Scientists are finding that memory loss can be caused by high blood pressure and poor blood flow to the brain. Fortunately, they are finding solutions for this problem.
For some older people, staying sharp may be more of a priority than being physically healthy or feeling financially secure.
A study done by the Center for BrainHealth at the University of Texas at Dallas researched the effects of aerobic exercise on the brains of adults ages 57-75. The researchers randomly separated the adults into a control or physical training groups.
Those that were placed in the physical training group exercised for an hour three times a week on a treadmill or stationary bike. They did this for 12 weeks.
Before the start of the physical training, mid-way through the 12 weeks, and at the end of the 12 weeks, the patients’ cardiovascular fitness, cognition, and resting cerebral blood flow were measured.
The founder/President of Advance MRI, Sina Aslan, said “By measuring brain blood flow non-invasively using arterial spin labeling (ASL) MRI, we can now begin to detect brain changes much earlier than before. One key region where we saw increase in brain blood flow was the anterior cingulate, indicating higher neuronal activity and metabolic rate. The anterior cingulate has been linked to superior cognition in late life.”
Participants in the physical training group who increased their blood flow in their brain, specifically the hippocampus, also showed an increase in their memory performance. The scientists first saw increased brain blood flow and then results would shortly follow for better cognitive function.

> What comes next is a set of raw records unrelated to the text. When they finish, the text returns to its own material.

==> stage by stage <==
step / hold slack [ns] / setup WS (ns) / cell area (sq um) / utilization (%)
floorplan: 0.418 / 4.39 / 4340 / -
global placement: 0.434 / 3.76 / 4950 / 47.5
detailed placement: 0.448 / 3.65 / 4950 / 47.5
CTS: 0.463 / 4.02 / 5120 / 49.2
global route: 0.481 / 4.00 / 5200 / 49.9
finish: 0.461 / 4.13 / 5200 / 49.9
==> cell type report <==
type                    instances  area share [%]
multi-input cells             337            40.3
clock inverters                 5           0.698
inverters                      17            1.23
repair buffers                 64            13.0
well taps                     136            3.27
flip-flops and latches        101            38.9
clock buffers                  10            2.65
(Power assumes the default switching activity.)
`src/rtl/run_monitor.sv`:
```
// run_monitor: run/completion monitor for the N-core main-memory system.
// Watches each core's PC for a halt address and records the cycle at which
// each core halted. Once every core has halted (or the run times out), it
// waits a fixed pipeline-drain interval and then samples each core's result
// register. A zero result means pass; any other value means fail. The
// done/pass status is then held until the next start.
//
// Ports:
//   clock        system clock
//   reset        asynchronous active-low reset
//   start        single-cycle run request (accepted in IDLE/DONE only)
//   pc           core i PC at [i*ADDRESS_BITS +: ADDRESS_BITS]
//   result_reg   core i result register at [i*DATA_WIDTH +: DATA_WIDTH]
//   busy         high while running or draining
//   done         high once results have been sampled
//   pass         all cores halted with zero result and no timeout (valid with done)
//   timeout      run hit MAX_CYCLES before every core halted
//   halted       per-core halt-seen flags
//   fail_mask    per-core fail flags (valid with done)
//   core_cycles  per-core RUN cycle count at halt, [i*CYCLE_BITS +: CYCLE_BITS]
module run_monitor #(
  parameter int unsigned NUM_CORES    = 2,
  parameter int unsigned DATA_WIDTH   = 32,
  parameter int unsigned ADDRESS_BITS = 32,
  parameter int unsigned CYCLE_BITS   = 32,
  parameter logic [ADDRESS_BITS-1:0] HALT_PC_0 = ADDRESS_BITS'(32'h000000b0),
  parameter logic [ADDRESS_BITS-1:0] HALT_PC_1 = ADDRESS_BITS'(32'h000000b4),
  parameter int unsigned DRAIN_CYCLES = 50,
  parameter int unsigned MAX_CYCLES   = 100000
) (
  input  logic                               clock,
  input  logic                               reset,
  input  logic                               start,
  input  logic [NUM_CORES*ADDRESS_BITS-1:0]  pc,
  input  logic [NUM_CORES*DATA_WIDTH-1:0]    result_reg,
  output logic                               busy,
  output logic                               done,
  output logic                               pass,
  output logic                               timeout,
  output logic [NUM_CORES-1:0]               halted,
  output logic [NUM_CORES-1:0]               fail_mask,
  output logic [NUM_CORES*CYCLE_BITS-1:0]    core_cycles
);

  localparam int unsigned DRAIN_W = (DRAIN_CYCLES > 1) ? $clog2(DRAIN_CYCLES) : 1;
  localparam logic [DRAIN_W-1:0] DRAIN_LOAD = DRAIN_W'(DRAIN_CYCLES - 1);
  localparam longint unsigned MAX_CYCLES_L = 64'(MAX_CYCLES);

  typedef enum logic [1:0] {
    S_IDLE  = 2'd0,
    S_RUN   = 2'd1,
    S_DRAIN = 2'd2,
    S_DONE  = 2'd3
  } state_t;

  state_t                 state;
  state_t                 state_nxt;
  logic [CYCLE_BITS-1:0]  cycle_cnt;
  logic [DRAIN_W-1:0]     drain_cnt;

  logic [CYCLE_BITS-1:0]  cycle_inc;
  logic [NUM_CORES-1:0]   match;
  logic [NUM_CORES-1:0]   halted_nxt;
  logic [NUM_CORES-1:0]   result_zero;
  logic                   all_halted;
  logic                   tmo_hit;

  // Saturating RUN cycle count as it will read after this edge.
  assign cycle_inc = (&cycle_cnt) ? cycle_cnt : cycle_cnt + CYCLE_BITS'(1);

  // Per-core halt detection; a core that already halted never re-matches.
  always_comb begin
    match       = '0;
    result_zero = '0;
    for (int i = 0; i < NUM_CORES; i++) begin
      match[i] = (state == S_RUN) && !halted[i] &&
                 ((pc[i*ADDRESS_BITS +: ADDRESS_BITS] == HALT_PC_0) ||
                  (pc[i*ADDRESS_BITS +: ADDRESS_BITS] == HALT_PC_1));
      result_zero[i] = (result_reg[i*DATA_WIDTH +: DATA_WIDTH] == '0);
    end
  end

  assign halted_nxt = halted | match;
  assign all_halted = &halted_nxt;
  // Compared at 64 bits so a MAX_CYCLES wider than the counter never fires.
  assign tmo_hit    = (MAX_CYCLES != 0) && (64'(cycle_inc) == MAX_CYCLES_L);

  // State register.
  always_ff @(posedge clock or negedge reset) begin
    if (!reset) begin
      state <= S_IDLE;
    end else begin
      state <= state_nxt;
    end
  end

  // Next-state logic; a halt in the timeout cycle wins over the timeout.
  always_comb begin
    state_nxt = state;
    case (state)
      S_IDLE:  if (start) state_nxt = S_RUN;
      S_RUN:   if (all_halted || tmo_hit) state_nxt = S_DRAIN;
      S_DRAIN: if (drain_cnt == '0) state_nxt = S_DONE;
      S_DONE:  if (start) state_nxt = S_RUN;
      default: state_nxt = S_IDLE;
    endcase
  end

  // Counters and status registers.
  always_ff @(posedge clock or negedge reset) begin
    if (!reset) begin
      cycle_cnt   <= '0;
      drain_cnt   <= '0;
      halted      <= '0;
      core_cycles <= '0;
      fail_mask   <= '0;
      timeout     <= 1'b0;
      pass        <= 1'b0;
      busy        <= 1'b0;
      done        <= 1'b0;
    end else begin
      busy <= (state_nxt == S_RUN) || (state_nxt == S_DRAIN);
      done <= (state_nxt == S_DONE);
      case (state)
        S_IDLE, S_DONE: begin
          if (start) begin
            cycle_cnt   <= '0;
            halted      <= '0;
            core_cycles <= '0;
            fail_mask   <= '0;
            timeout     <= 1'b0;
            pass        <= 1'b0;
          end
        end
        S_RUN: begin
          cycle_cnt <= cycle_inc;
          halted    <= halted_nxt;
          for (int i = 0; i < NUM_CORES; i++) begin
            if (match[i]) core_cycles[i*CYCLE_BITS +: CYCLE_BITS] <= cycle_inc;
          end
          if (all_halted) begin
            drain_cnt <= DRAIN_LOAD;
          end else if (tmo_hit) begin
            drain_cnt <= DRAIN_LOAD;
            timeout   <= 1'b1;
          end
        end
        S_DRAIN: begin
          if (drain_cnt == '0) begin
            fail_mask <= ~result_zero | ~halted;
            pass      <= (&result_zero) && (&halted) && !timeout;
          end else begin
            drain_cnt <= drain_cnt - DRAIN_W'(1);
          end
        end
        default: ;
      endcase
    end
  end

endmodule

```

This means that they can use those same tests to assess if memory improvements look promising in future patients.
Mores studies are showing that the cause for vascular dementia is hypertension and high blood pressure. Because high blood pressure slows down blood circulation, the brain may not get a sufficient supply to keep it functioning well.
Researchers suspect that middle-aged adults with hypertension have a higher risk of dementia than people who do aerobic exercise regularly and do not have hypertension. Boosting blood circulation to improve your brain health can be done daily through brisk walking, biking, swimming, or any other exercise that elevates your heart rate.
Dr. Sandra Chapman, the chief director of the Center for BrainHealth and lead author of the paper said, “Physical exercise may be one of the most beneficial and cost-effective therapies widely available to everyone to elevate memory performance. These findings should motivate adults of all ages to start exercising aerobically.”